DATASET EXTRACT section start

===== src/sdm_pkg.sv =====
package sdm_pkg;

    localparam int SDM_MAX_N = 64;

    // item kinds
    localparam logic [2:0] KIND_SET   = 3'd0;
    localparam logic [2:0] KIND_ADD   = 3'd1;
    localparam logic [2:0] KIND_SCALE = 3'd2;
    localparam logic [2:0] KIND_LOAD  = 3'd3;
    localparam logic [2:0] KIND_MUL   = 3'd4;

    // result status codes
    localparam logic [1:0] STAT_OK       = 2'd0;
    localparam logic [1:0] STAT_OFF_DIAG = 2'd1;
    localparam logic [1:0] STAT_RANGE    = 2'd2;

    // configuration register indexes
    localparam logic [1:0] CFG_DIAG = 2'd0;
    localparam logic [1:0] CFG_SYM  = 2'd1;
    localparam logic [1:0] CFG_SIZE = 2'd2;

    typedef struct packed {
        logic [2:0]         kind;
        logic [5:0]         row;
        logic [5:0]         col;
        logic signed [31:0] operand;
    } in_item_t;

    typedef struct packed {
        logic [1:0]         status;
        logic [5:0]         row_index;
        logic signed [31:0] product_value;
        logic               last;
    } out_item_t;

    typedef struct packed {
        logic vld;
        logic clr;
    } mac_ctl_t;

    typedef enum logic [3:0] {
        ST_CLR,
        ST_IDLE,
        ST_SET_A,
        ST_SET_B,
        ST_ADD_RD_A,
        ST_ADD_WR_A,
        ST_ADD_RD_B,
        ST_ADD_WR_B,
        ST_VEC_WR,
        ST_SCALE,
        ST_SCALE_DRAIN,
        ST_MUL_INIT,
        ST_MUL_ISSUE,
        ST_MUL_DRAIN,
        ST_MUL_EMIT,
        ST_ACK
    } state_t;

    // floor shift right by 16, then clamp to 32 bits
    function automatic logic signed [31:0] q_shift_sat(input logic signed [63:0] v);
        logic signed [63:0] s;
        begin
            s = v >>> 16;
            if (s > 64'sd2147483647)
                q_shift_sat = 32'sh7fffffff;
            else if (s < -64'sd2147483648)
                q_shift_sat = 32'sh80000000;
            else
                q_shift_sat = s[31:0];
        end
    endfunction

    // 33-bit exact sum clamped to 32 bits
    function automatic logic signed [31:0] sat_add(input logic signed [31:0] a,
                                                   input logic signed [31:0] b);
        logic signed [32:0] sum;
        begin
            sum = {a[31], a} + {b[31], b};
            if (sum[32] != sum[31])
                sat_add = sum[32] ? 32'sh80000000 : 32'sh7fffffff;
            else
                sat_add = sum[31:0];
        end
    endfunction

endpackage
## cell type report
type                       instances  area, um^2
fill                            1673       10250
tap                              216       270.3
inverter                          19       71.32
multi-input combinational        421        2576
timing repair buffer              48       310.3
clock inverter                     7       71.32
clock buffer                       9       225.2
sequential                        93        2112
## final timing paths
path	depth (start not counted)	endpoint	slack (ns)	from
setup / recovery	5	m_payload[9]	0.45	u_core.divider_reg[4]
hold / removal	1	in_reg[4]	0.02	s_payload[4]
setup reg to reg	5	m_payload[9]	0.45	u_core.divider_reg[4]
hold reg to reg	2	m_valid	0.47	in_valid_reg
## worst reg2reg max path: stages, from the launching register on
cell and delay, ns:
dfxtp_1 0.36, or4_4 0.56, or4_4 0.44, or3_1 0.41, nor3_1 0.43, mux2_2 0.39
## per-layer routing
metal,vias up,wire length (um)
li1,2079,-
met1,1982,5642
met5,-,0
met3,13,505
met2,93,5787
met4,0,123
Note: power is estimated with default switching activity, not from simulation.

DATASET EXTRACT section end

» ABOUT THIS TASK
Within the data above, find the lines that contain the word "timing" and copy each of them.

» COMPLETED EXERCISE
timing repair buffer              48       310.3
## final timing paths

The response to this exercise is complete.